Combined Cisternal Drainage and Intrathecal Urokinase Injection Therapy for Prevention of Vasospasm in Patients with Aneurysmal Subarachnoid Hemorrhage

Abstract
The effect of cisternal drainage and intrathecal urokinase injection in preventing symptomatic vasospasm (SVS) after aneurysmal subarachnoid hemorrhage was studied in 60 patients with uniform background (Hunt & Kosnik grade III, younger than 70 yrs, undergoing surgery within 72 hrs after hemorrhage). The incidence of permanent neurological deficits caused by vasospasm was 5/16 without cisternal drainage, 5/34 with drainage alone, and 1/10 with drainage and urokinase injection.

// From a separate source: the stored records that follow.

==> src/flat_wrapper.sv <==
// flat-port wrapper written by rule: the top's interface ports become plain ports
module wb_arbiter_flat import wb_pkg::*;
#(
  parameter int LQ_DEPTH     = 2,
  parameter int STARVE_LIMIT = 4
)
  (clk, reset, bus_alu_valid, bus_alu_rd, bus_alu_data, bus_lsu_valid, bus_lsu_rd, bus_lsu_data, bus_iss_valid, bus_iss_rd, bus_lsu_ready, bus_busy_mask, bus_stall_req, bus_rf_waddr, bus_rf_wdata, bus_rf_wr_n);
  wb_if bus_i ();
  input logic clk;
  input logic reset;
  input wire logic [$bits(bus_i.alu_valid)-1:0] bus_alu_valid;
  input wire logic [$bits(bus_i.alu_rd)-1:0] bus_alu_rd;
  input wire logic [$bits(bus_i.alu_data)-1:0] bus_alu_data;
  input wire logic [$bits(bus_i.lsu_valid)-1:0] bus_lsu_valid;
  input wire logic [$bits(bus_i.lsu_rd)-1:0] bus_lsu_rd;
  input wire logic [$bits(bus_i.lsu_data)-1:0] bus_lsu_data;
  input wire logic [$bits(bus_i.iss_valid)-1:0] bus_iss_valid;
  input wire logic [$bits(bus_i.iss_rd)-1:0] bus_iss_rd;
  output wire logic [$bits(bus_i.lsu_ready)-1:0] bus_lsu_ready;
  output wire logic [$bits(bus_i.busy_mask)-1:0] bus_busy_mask;
  output wire logic [$bits(bus_i.stall_req)-1:0] bus_stall_req;
  output wire logic [$bits(bus_i.rf_waddr)-1:0] bus_rf_waddr;
  output wire logic [$bits(bus_i.rf_wdata)-1:0] bus_rf_wdata;
  output wire logic [$bits(bus_i.rf_wr_n)-1:0] bus_rf_wr_n;
  assign bus_i.alu_valid = bus_alu_valid;
  assign bus_i.alu_rd = bus_alu_rd;
  assign bus_i.alu_data = bus_alu_data;
  assign bus_i.lsu_valid = bus_lsu_valid;
  assign bus_i.lsu_rd = bus_lsu_rd;
  assign bus_i.lsu_data = bus_lsu_data;
  assign bus_i.iss_valid = bus_iss_valid;
  assign bus_i.iss_rd = bus_iss_rd;
  assign bus_lsu_ready = bus_i.lsu_ready;
  assign bus_busy_mask = bus_i.busy_mask;
  assign bus_stall_req = bus_i.stall_req;
  assign bus_rf_waddr = bus_i.rf_waddr;
  assign bus_rf_wdata = bus_i.rf_wdata;
  assign bus_rf_wr_n = bus_i.rf_wr_n;
  wb_arbiter #(.LQ_DEPTH(LQ_DEPTH), .STARVE_LIMIT(STARVE_LIMIT)) u_core (.clk(clk), .reset(reset), .bus(bus_i));
endmodule
==> config.mk <==
export PLATFORM = sky130hd
export DESIGN_NAME = wb_arbiter_flat
export DESIGN_NICKNAME = d
export VERILOG_FILES = /design/src/rtl/wb_pkg.sv /design/src/rtl/wb_if.sv /design/src/rtl/wb_fifo.sv /design/src/rtl/wb_arbiter.sv /design/src/flat_wrapper.sv
export SDC_FILE = /design/constraint.sdc
export NUM_CORES = 1
export LEC_CHECK = 0
export BUFFER_PORTS_ARGS = -buffer_cell sky130_fd_sc_hd__buf_2
export CAP_MARGIN = 10
export CORE_MARGIN = 3
export CORE_UTILIZATION = 30
export DETAILED_ROUTE_END_ITERATION = 12
export GPL_TIMING_DRIVEN = 0
export PLACE_DENSITY_LB_ADDON = 0.3
export SLEW_MARGIN = 5
export SYNTH_ARGS = -nofsm -noshare
export SYNTH_HDL_FRONTEND = slang
export SYNTH_SLANG_ARGS = --single-unit
==> constraint.sdc <==
create_clock -name clk -period 4.6 [get_ports clk]
set_clock_uncertainty 0.15 [all_clocks]
set_input_delay 0.23 -clock clk [delete_from_list [all_inputs] [get_ports clk]]
set_output_delay 0.23 -clock clk [all_outputs]
set_load 0.02 [all_outputs]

Analysis of patients without postoperative cisternal drainage showed the amount of subarachnoid clot on the initial computed tomographic scan was closely related to the occurrence of SVS (p < 0.05, unpaired t test). Analysis of patients with cisternal drainage showed the amount of bloody cerebrospinal fluid (CSF) drained during the 10 days after surgery and the duration of drainage placement were critical in preventing vasospasm (p < 0.05, unpaired t test). Greater CSF drainage significantly reduced the incidence of permanent neurological deficits caused by vasospasm (p < 0.01, chi 2), but significantly increased the incidence of hydrocephalus requiring shunt procedures (p < 0.01, chi 2). Urokinase injection via cisternal drainage achieved a further reduction in the occurrence of SVS. Intrathecal thrombolytic therapy after aneurysmal surgery is an effective method for SVS prophylaxis, and CSF drainage (> 1500 ml for 10 days) enhances the effect.